(Data records)
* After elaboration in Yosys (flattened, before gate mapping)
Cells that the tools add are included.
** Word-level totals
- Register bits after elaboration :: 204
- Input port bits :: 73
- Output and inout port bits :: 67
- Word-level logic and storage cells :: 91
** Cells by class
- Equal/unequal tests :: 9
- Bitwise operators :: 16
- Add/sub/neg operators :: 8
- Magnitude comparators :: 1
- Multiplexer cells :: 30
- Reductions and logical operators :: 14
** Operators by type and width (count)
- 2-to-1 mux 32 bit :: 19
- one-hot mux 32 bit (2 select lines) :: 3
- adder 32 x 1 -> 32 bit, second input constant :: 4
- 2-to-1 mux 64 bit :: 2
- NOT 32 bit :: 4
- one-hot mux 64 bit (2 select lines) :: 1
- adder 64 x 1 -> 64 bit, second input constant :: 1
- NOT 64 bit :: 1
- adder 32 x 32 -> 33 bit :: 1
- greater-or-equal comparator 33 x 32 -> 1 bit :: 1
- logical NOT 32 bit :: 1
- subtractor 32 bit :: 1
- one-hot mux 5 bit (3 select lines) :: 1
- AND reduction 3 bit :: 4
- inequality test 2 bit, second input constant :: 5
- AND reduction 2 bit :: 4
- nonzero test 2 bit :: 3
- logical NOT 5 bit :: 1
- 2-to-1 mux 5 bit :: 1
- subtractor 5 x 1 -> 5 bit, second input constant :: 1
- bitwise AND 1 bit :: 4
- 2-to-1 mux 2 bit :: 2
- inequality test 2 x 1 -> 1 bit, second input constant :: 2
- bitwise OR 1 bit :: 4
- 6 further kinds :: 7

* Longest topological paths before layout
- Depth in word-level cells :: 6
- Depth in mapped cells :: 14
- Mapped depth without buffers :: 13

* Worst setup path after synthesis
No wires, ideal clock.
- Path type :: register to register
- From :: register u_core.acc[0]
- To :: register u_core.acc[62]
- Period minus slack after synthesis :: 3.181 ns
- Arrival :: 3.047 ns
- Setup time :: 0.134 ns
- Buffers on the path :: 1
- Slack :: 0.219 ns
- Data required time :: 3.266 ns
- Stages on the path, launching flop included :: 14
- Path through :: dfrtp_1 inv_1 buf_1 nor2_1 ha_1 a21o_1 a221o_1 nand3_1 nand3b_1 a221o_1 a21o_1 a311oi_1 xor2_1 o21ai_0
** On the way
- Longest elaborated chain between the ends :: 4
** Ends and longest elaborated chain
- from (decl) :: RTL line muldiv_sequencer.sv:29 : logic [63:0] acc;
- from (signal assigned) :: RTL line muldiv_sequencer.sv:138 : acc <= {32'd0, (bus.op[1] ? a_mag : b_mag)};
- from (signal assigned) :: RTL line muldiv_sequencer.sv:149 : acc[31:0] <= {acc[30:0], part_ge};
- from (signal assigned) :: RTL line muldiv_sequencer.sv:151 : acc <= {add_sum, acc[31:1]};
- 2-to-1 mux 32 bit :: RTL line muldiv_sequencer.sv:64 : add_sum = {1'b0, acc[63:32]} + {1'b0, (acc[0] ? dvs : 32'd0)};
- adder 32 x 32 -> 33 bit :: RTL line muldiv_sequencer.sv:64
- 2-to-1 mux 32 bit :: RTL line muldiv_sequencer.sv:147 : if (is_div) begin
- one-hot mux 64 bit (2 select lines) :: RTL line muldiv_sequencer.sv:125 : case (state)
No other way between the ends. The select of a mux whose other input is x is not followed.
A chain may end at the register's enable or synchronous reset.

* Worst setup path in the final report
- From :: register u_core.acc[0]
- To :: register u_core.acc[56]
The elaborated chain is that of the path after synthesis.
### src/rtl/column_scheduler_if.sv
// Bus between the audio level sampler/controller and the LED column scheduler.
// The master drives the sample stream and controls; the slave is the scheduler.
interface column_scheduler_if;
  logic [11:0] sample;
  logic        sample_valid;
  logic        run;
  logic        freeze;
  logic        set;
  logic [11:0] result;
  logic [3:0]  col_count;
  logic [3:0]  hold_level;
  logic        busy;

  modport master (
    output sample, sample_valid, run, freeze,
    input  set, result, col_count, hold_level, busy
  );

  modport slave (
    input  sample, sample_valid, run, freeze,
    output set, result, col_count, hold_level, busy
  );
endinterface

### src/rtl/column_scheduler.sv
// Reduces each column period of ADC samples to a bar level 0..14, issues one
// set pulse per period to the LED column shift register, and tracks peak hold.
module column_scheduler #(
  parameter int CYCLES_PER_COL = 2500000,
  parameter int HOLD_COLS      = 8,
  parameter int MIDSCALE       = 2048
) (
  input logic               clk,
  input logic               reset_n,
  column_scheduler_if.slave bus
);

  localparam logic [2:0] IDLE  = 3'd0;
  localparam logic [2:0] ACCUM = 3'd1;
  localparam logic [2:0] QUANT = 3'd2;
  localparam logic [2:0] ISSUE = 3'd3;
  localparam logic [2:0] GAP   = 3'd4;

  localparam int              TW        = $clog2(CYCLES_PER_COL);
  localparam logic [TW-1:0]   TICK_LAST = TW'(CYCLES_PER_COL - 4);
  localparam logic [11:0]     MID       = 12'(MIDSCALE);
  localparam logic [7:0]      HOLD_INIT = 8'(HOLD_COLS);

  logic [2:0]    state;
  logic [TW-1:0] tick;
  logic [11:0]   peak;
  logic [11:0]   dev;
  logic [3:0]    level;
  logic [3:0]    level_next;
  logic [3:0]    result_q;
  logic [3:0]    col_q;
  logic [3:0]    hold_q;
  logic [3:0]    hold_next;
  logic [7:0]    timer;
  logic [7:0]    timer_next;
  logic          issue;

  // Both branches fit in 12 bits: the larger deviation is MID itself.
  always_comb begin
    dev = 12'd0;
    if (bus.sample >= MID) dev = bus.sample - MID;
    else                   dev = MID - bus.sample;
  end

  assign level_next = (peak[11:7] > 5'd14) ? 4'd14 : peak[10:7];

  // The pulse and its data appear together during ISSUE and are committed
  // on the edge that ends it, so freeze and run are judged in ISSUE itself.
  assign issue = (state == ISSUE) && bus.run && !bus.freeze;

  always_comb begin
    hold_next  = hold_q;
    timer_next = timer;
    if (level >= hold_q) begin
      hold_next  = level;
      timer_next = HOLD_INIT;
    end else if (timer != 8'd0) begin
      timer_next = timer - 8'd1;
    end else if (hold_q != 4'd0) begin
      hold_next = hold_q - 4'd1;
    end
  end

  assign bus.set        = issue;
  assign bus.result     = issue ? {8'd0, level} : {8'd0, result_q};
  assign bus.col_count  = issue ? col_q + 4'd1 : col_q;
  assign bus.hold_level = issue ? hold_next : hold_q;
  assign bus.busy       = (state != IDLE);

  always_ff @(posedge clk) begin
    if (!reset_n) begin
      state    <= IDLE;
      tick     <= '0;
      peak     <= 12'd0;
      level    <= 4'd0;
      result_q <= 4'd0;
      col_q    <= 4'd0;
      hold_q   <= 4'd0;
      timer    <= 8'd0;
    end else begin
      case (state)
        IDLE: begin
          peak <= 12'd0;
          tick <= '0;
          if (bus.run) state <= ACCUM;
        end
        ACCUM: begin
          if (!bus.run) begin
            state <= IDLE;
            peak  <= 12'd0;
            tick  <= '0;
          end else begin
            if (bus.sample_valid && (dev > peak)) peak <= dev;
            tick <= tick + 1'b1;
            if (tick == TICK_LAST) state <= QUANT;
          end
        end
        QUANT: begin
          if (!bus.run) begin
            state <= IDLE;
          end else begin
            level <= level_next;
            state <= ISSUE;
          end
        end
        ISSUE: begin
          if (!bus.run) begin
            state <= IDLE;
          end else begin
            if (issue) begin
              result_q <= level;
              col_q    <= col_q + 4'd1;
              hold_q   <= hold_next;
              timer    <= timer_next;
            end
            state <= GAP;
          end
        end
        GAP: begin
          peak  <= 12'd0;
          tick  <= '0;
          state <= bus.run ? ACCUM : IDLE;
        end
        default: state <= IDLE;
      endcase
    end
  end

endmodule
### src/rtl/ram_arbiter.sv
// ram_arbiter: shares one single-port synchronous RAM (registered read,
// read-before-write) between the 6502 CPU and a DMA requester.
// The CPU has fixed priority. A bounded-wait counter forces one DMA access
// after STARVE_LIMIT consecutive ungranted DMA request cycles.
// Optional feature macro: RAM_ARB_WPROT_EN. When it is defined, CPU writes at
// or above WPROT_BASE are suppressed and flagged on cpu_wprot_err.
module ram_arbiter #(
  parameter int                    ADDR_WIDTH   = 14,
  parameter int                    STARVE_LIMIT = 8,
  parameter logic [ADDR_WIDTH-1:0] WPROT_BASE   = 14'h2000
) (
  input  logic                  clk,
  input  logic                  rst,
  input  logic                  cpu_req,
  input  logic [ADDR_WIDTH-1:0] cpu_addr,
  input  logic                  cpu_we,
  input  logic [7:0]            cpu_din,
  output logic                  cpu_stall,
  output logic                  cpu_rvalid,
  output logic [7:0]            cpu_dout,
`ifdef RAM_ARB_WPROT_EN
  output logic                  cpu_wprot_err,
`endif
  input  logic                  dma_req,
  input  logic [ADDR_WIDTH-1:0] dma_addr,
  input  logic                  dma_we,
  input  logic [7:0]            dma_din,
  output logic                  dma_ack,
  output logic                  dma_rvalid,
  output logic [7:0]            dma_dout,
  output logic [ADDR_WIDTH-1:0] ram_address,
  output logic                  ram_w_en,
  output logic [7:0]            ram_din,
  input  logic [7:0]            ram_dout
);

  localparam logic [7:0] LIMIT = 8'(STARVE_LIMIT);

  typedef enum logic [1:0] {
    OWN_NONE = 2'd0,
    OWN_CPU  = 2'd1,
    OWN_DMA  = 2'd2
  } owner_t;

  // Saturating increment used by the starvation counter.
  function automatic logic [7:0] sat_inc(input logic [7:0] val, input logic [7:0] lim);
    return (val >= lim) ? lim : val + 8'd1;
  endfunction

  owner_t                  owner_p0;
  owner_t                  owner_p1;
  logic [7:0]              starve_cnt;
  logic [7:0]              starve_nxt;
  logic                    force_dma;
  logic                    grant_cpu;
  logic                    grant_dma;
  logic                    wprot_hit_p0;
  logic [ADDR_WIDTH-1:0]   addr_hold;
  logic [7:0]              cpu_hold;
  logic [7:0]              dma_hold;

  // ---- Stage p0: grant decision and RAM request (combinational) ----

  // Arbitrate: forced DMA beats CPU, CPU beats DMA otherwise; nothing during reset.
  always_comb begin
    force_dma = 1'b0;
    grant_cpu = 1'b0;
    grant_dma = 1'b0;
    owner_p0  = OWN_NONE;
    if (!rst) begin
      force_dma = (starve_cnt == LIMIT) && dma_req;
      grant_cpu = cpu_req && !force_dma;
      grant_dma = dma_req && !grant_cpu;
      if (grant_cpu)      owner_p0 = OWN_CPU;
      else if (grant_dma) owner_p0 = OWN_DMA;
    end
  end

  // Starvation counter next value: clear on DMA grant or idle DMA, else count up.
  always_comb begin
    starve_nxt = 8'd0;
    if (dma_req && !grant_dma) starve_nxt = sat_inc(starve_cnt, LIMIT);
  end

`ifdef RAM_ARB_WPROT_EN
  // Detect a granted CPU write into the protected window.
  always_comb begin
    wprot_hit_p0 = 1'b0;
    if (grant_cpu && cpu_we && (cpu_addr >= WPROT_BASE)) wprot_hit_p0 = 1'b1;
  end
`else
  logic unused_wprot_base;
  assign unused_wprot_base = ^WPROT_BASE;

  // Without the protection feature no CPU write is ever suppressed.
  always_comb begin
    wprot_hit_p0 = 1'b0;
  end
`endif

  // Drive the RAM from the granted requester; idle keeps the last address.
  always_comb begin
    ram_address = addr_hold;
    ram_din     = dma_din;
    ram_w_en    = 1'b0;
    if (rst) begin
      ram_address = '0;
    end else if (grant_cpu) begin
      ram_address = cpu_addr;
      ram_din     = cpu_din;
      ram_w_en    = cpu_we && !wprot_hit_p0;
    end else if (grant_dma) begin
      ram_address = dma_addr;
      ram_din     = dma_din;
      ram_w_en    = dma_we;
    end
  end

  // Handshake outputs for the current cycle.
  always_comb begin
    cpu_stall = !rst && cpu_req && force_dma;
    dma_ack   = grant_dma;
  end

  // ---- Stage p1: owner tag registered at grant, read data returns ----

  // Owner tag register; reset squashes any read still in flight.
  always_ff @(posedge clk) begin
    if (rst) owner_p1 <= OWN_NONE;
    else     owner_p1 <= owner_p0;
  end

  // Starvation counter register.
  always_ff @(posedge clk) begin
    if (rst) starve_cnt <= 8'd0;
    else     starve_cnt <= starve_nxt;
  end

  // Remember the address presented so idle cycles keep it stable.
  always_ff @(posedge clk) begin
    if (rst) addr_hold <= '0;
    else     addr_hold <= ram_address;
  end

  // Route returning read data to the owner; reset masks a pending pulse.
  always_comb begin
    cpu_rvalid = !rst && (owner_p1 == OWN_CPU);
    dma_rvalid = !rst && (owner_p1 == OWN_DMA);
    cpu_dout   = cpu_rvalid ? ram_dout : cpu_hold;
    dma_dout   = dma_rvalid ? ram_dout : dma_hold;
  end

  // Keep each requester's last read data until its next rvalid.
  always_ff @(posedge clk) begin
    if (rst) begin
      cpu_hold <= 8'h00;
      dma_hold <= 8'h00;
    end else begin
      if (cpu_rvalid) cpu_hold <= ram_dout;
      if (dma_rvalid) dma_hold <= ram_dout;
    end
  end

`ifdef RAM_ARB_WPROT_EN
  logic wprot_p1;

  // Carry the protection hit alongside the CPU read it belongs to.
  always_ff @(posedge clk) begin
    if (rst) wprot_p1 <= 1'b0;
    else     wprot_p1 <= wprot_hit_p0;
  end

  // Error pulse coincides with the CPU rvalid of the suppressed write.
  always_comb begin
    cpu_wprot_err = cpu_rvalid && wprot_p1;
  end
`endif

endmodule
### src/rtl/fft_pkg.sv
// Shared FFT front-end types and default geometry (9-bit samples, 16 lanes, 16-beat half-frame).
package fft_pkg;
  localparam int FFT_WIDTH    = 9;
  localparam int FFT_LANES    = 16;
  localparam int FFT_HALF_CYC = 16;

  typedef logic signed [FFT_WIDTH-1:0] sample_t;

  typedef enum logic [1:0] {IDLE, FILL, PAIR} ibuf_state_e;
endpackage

(Exercise requirements):
Copy range, inclusive: the line holding "- adder 32 x 32 -> 33 bit :: 1" to the line holding "- from (signal assigned) :: RTL line muldiv_sequencer.sv:149". Reproduce exactly those lines of the records above and no others.

(Result for this task):
- adder 32 x 32 -> 33 bit :: 1
- greater-or-equal comparator 33 x 32 -> 1 bit :: 1
- logical NOT 32 bit :: 1
- subtractor 32 bit :: 1
- one-hot mux 5 bit (3 select lines) :: 1
- AND reduction 3 bit :: 4
- inequality test 2 bit, second input constant :: 5
- AND reduction 2 bit :: 4
- nonzero test 2 bit :: 3
- logical NOT 5 bit :: 1
- 2-to-1 mux 5 bit :: 1
- subtractor 5 x 1 -> 5 bit, second input constant :: 1
- bitwise AND 1 bit :: 4
- 2-to-1 mux 2 bit :: 2
- inequality test 2 x 1 -> 1 bit, second input constant :: 2
- bitwise OR 1 bit :: 4
- 6 further kinds :: 7

* Longest topological paths before layout
- Depth in word-level cells :: 6
- Depth in mapped cells :: 14
- Mapped depth without buffers :: 13

* Worst setup path after synthesis
No wires, ideal clock.
- Path type :: register to register
- From :: register u_core.acc[0]
- To :: register u_core.acc[62]
- Period minus slack after synthesis :: 3.181 ns
- Arrival :: 3.047 ns
- Setup time :: 0.134 ns
- Buffers on the path :: 1
- Slack :: 0.219 ns
- Data required time :: 3.266 ns
- Stages on the path, launching flop included :: 14
- Path through :: dfrtp_1 inv_1 buf_1 nor2_1 ha_1 a21o_1 a221o_1 nand3_1 nand3b_1 a221o_1 a21o_1 a311oi_1 xor2_1 o21ai_0
** On the way
- Longest elaborated chain between the ends :: 4
** Ends and longest elaborated chain
- from (decl) :: RTL line muldiv_sequencer.sv:29 : logic [63:0] acc;
- from (signal assigned) :: RTL line muldiv_sequencer.sv:138 : acc <= {32'd0, (bus.op[1] ? a_mag : b_mag)};
- from (signal assigned) :: RTL line muldiv_sequencer.sv:149 : acc[31:0] <= {acc[30:0], part_ge};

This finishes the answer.